# OneNote a GMs holy grail :) (In case youve never used MS OneNote)



## Jurble (Oct 3, 2008)

Hey guys,
i posted this over on the d20Radio forums regarding my SWSE game. I am so impressed with OneNote (both as a student and as a GM/DM) so i figured id pass this on for all the GMs out there using Word and folders to organise their games. This is a fantastic resource, so spreading the word 

Anyway, ive just gone back to studying this year and a friend of mine introduced me to Microsoft OneNote, which is in my opinion the BEST piece of software microsoft has ever sold. OneNote is fantastic for GMs to keep their games organised, have easy access to resources etc. Thought id get anyone who doesnt know about it onto it because my life is in OneNote, SWSE campaign, and all my study notes/lecture slides etc 

So first off, as an organisation tool you can see in the first screenie, my "Game" section. On the left are notebooks (I have an SWSE campaign notebook) and within it I have sections (top). Each section has pages(right). In the game notebook i keep basic records of what happened in that session, XP, plan new sessions and since my game is run using fantasy grounds (An online tabletop program) i put in screenshots of my game and the chatlog so I can look stuff up.

On that note, once youve run OneNote before on your computer, you can hit *Windows button & S* and your screen greys out giving you a selector pointer. select a box on the screen and OneNote automatically screen clips whatever is in that box straight into itself, so thats how i take screenies of the game (or pics off the net, little tidbits i find on forums which might be useful later etc). Macs have a nice feature like that but windows is poorly lacking it. Its like an improve printscreen 







Since im kinda new to the system ive used that to create a little notebook of basic rules and such for the game, using screenshots out of the sourcebooks. For little things its alot faster ie. clicking on my building encounters/XP tab than looking it up in the rulebook 






Onenote also has a printer driver, so you can print a page directly into onenote. (doesnt work in 64bit windows as i sadly discovered) Useful for forum posts you think might be useful later (when you can just screenclip the useful bits) or as I use it, alot of the Wizards release extra content (creating encounters, the new starships/stations blog etc). Also MS released an update for office letting you create PDFs out of pages. Quick as anything you can convert a Onenote page (or word etc.) into a PDF and send/email it out  Even though i dont use it im pretty sure it syncs up with Outlook too.






Last pic in this example, you can place entire files into onenote and access them later, either printed or actually as a file to be opened later. I use this for some of the great generators people have made in Excel, for character creation etc. just putting the file into my notebook in case i want to use it later.
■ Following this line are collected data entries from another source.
**src/rtl/tpm_tgt_pkg.sv**
```systemverilog
// Shared phase encoding and reply codes for the SPI TPM target.
package tpm_tgt_pkg;

    // Transaction phases, in the order a transaction passes through them.
    typedef enum logic [2:0] {
        PH_HDR  = 3'd0,
        PH_ADDR = 3'd1,
        PH_POLL = 3'd2,
        PH_GO   = 3'd3,
        PH_DATA = 3'd4,
        PH_DONE = 3'd5,
        PH_HALT = 3'd6
    } phase_e;

    localparam logic [7:0] RSP_WAIT  = 8'h00;
    localparam logic [7:0] RSP_START = 8'h01;
    localparam logic [7:0] RSP_FILL  = 8'hFF;

    localparam int HDR_DIR_BIT = 7;   // 1 = read
    localparam int SIZE_W      = 6;   // header size field, holds size-1

endpackage

```
**src/rtl/tpm_tgt_shift.sv**
```systemverilog
// Serial byte engine for SPI mode 0.
// Oversamples SCK in the clk domain (SCK must be much slower than clk and
// free of glitches; the pins are assumed already synchronised).
// Receives MSB first on SCK rising edges and reports each complete byte.
// Transmits MSB first, advancing after falling edges. A new reply byte is
// loaded when the previous byte completes, so its first bit is valid before
// the next rising edge. Chip select high clears all serial state.
module tpm_tgt_shift (
    input  logic       clk,
    input  logic       rst_n,
    input  logic       sck,
    input  logic       csn,
    input  logic       mosi,
    input  logic       load,
    input  logic [7:0] load_byte,
    output logic       miso,
    output logic       byte_done,
    output logic [7:0] rx_byte
);

    logic       sck_q;
    logic [2:0] bit_cnt;
    logic [6:0] rx_sr;
    logic [7:0] tx_sr;
    logic       sck_rise;
    logic       sck_fall;

    // Edge detection on the oversampled SPI clock, only while selected.
    assign sck_rise = sck && !sck_q && !csn;
    assign sck_fall = !sck && sck_q && !csn;

    // A byte completes on the eighth rising edge; the last bit comes straight from the pin.
    assign byte_done = sck_rise && (bit_cnt == 3'd7);
    assign rx_byte   = {rx_sr, mosi};
    assign miso      = tx_sr[7];

    // Track the previous SCK level.
    always_ff @(posedge clk) begin
        if (!rst_n) begin
            sck_q <= 1'b0;
        end else begin
            sck_q <= sck;
        end
    end

    // Receive shift register and bit counter.
    always_ff @(posedge clk) begin
        if (!rst_n || csn) begin
            bit_cnt <= 3'd0;
            rx_sr   <= '0;
        end else if (sck_rise) begin
            bit_cnt <= bit_cnt + 3'd1;
            rx_sr   <= {rx_sr[5:0], mosi};
        end
    end

    // Transmit register: load at byte boundaries, shift after falls inside a byte.
    always_ff @(posedge clk) begin
        if (!rst_n || csn) begin
            tx_sr <= 8'h00;
        end else if (load) begin
            tx_sr <= load_byte;
        end else if (sck_fall && (bit_cnt != 3'd0)) begin
            tx_sr <= {tx_sr[6:0], 1'b0};
        end
    end

endmodule

```
**src/rtl/tpm_tgt_ctrl.sv**
```systemverilog
// Transaction sequencer for the SPI TPM target.
// Walks through header, address, polling, start, data and trailing phases
// on each completed byte, and chooses the next reply byte. Drives the
// back-end request with a valid/ready handshake. Assumes each back-end
// access completes within one byte time once the data phase has begun.
module tpm_tgt_ctrl
    import tpm_tgt_pkg::*;
#(
    parameter int ADDR_BYTES = 3,
    parameter int MAX_WAIT   = 16
) (
    input  logic                    clk,
    input  logic                    rst_n,
    input  logic                    csn,
    input  logic                    byte_done,
    input  logic [7:0]              rx_byte,
    output logic [7:0]              next_reply,
    output logic                    be_req,
    output logic                    be_write,
    output logic [8*ADDR_BYTES-1:0] be_addr,
    output logic [7:0]              be_wdata,
    input  logic [7:0]              be_rdata,
    input  logic                    be_ready,
    output logic                    timeout
);

    localparam int ADDR_W = 8 * ADDR_BYTES;
    localparam int WCNT_W = $clog2(MAX_WAIT + 1);
    localparam int ACNT_W = $clog2(ADDR_BYTES) + 1;

    phase_e              phase;
    logic [ACNT_W-1:0]   addr_cnt;
    logic [ADDR_W-1:0]   base_addr;
    logic                is_read;
    logic [SIZE_W-1:0]   size_m1;
    logic [SIZE_W-1:0]   data_idx;
    logic [SIZE_W-1:0]   req_idx;
    logic [WCNT_W-1:0]   wait_cnt;
    logic                ready_seen;
    logic                req_q;
    logic [7:0]          hold_q;
    logic [7:0]          wdata_q;
    logic                timeout_q;
    logic                csn_q;
    logic                last_data;
    logic                more_fetch;

    assign last_data  = (data_idx == size_m1);
    assign more_fetch = ({1'b0, data_idx} + (SIZE_W+1)'(2)) <= {1'b0, size_m1};

    assign be_req   = req_q;
    assign be_write = !is_read;
    assign be_addr  = base_addr + ADDR_W'(req_idx);
    assign be_wdata = wdata_q;
    assign timeout  = timeout_q;

    // Reply byte to load when the current byte completes.
    always_comb begin
        unique case (phase)
            PH_POLL: next_reply = ready_seen ? RSP_START : RSP_WAIT;
            PH_GO:   next_reply = is_read ? hold_q : RSP_WAIT;
            PH_DATA: next_reply = last_data ? RSP_FILL : (is_read ? hold_q : RSP_WAIT);
            PH_DONE: next_reply = RSP_FILL;
            default: next_reply = RSP_WAIT;
        endcase
    end

    // Timeout flag: set on wait overflow, cleared when chip select falls.
    always_ff @(posedge clk) begin
        if (!rst_n) begin
            timeout_q <= 1'b0;
            csn_q     <= 1'b1;
        end else begin
            csn_q <= csn;
            if (csn_q && !csn) begin
                timeout_q <= 1'b0;
            end else if (!csn && byte_done && phase == PH_POLL && !ready_seen
                         && wait_cnt == WCNT_W'(MAX_WAIT)) begin
                timeout_q <= 1'b1;
            end
        end
    end

    // Phase sequencing, counters and back-end handshake.
    always_ff @(posedge clk) begin
        if (!rst_n || csn) begin
            phase      <= PH_HDR;
            addr_cnt   <= '0;
            base_addr  <= '0;
            is_read    <= 1'b0;
            size_m1    <= '0;
            data_idx   <= '0;
            req_idx    <= '0;
            wait_cnt   <= '0;
            ready_seen <= 1'b0;
            req_q      <= 1'b0;
            hold_q     <= 8'h00;
            wdata_q    <= 8'h00;
        end else begin
            if (req_q && be_ready) begin
                req_q <= 1'b0;
                if (is_read) begin
                    hold_q     <= be_rdata;
                    ready_seen <= 1'b1;
                end
            end
            if (phase == PH_POLL && !is_read && be_ready) begin
                ready_seen <= 1'b1;
            end
            if (byte_done) begin
                unique case (phase)
                    PH_HDR: begin
                        is_read  <= rx_byte[HDR_DIR_BIT];
                        size_m1  <= rx_byte[SIZE_W-1:0];
                        addr_cnt <= '0;
                        phase    <= PH_ADDR;
                    end
                    PH_ADDR: begin
                        base_addr <= (base_addr << 8) | ADDR_W'(rx_byte);
                        addr_cnt  <= addr_cnt + ACNT_W'(1);
                        if (addr_cnt == ACNT_W'(ADDR_BYTES - 1)) begin
                            phase    <= PH_POLL;
                            wait_cnt <= WCNT_W'(1);
                            if (is_read) begin
                                req_q   <= 1'b1;
                                req_idx <= '0;
                            end
                        end
                    end
                    PH_POLL: begin
                        if (ready_seen) begin
                            phase <= PH_GO;
                        end else if (wait_cnt == WCNT_W'(MAX_WAIT)) begin
                            phase <= PH_HALT;
                            req_q <= 1'b0;
                        end else begin
                            wait_cnt <= wait_cnt + WCNT_W'(1);
                        end
                    end
                    PH_GO: begin
                        phase    <= PH_DATA;
                        data_idx <= '0;
                        if (is_read && size_m1 != '0) begin
                            req_q   <= 1'b1;
                            req_idx <= SIZE_W'(1);
                        end
                    end
                    PH_DATA: begin
                        data_idx <= data_idx + SIZE_W'(1);
                        if (!is_read) begin
                            req_q   <= 1'b1;
                            req_idx <= data_idx;
                            wdata_q <= rx_byte;
                        end else if (more_fetch) begin
                            req_q   <= 1'b1;
                            req_idx <= data_idx + SIZE_W'(2);
                        end
                        if (last_data) begin
                            phase <= PH_DONE;
                        end
                    end
                    default: ;
                endcase
            end
        end
    end

endmodule

```
**src/rtl/tpm_tgt.sv**
```systemverilog
// SPI TPM transaction target, top level.
// Joins the serial byte engine and the transaction sequencer; every
// completed byte loads the reply chosen by the sequencer.
module tpm_tgt #(
    parameter int ADDR_BYTES = 3,
    parameter int MAX_WAIT   = 16,
    parameter int ADDR_W     = 8 * ADDR_BYTES
) (
    input  logic              clk,
    input  logic              rst_n,
    input  logic              spi_sck,
    input  logic              spi_csn,
    input  logic              spi_mosi,
    output logic              spi_miso,
    output logic              be_req,
    output logic              be_write,
    output logic [ADDR_W-1:0] be_addr,
    output logic [7:0]        be_wdata,
    input  logic [7:0]        be_rdata,
    input  logic              be_ready,
    output logic              timeout
);

    logic       byte_done;
    logic [7:0] rx_byte;
    logic [7:0] next_reply;

    tpm_tgt_shift u_shift (
        .clk       (clk),
        .rst_n     (rst_n),
        .sck       (spi_sck),
        .csn       (spi_csn),
        .mosi      (spi_mosi),
        .load      (byte_done),
        .load_byte (next_reply),
        .miso      (spi_miso),
        .byte_done (byte_done),
        .rx_byte   (rx_byte)
    );

    tpm_tgt_ctrl #(
        .ADDR_BYTES (ADDR_BYTES),
        .MAX_WAIT   (MAX_WAIT)
    ) u_ctrl (
        .clk        (clk),
        .rst_n      (rst_n),
        .csn        (spi_csn),
        .byte_done  (byte_done),
        .rx_byte    (rx_byte),
        .next_reply (next_reply),
        .be_req     (be_req),
        .be_write   (be_write),
        .be_addr    (be_addr),
        .be_wdata   (be_wdata),
        .be_rdata   (be_rdata),
        .be_ready   (be_ready),
        .timeout    (timeout)
    );

endmodule

```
Thats the basics of onenote. If you have MS Office 2007, you have OneNote already. When you open it for the first time it has a notebook on using OneNote which is really easy to follow and get a handle on the program. Its pretty intuitive. Its great for random notes, planning sessions, record keeping and in my case, putting every single little thng relating to my studies in  

*Other Useful Features*

Its got a built in searching feature which even picks up the text in images and makes them searchable! (Also lets you record and SEARCH through audio, tagging audio timepoints to notes you make which the recording is running!) Great for keeping track of things. 
You can also hyperlink between pages, interlinking resources related to each other (i use this more for my study stuff than SWSE but it is a nice feature)
if you use a tablet PC/convertible tablet, OneNote is your best friend, supporting inking which is great for note taking over PDFs etc. 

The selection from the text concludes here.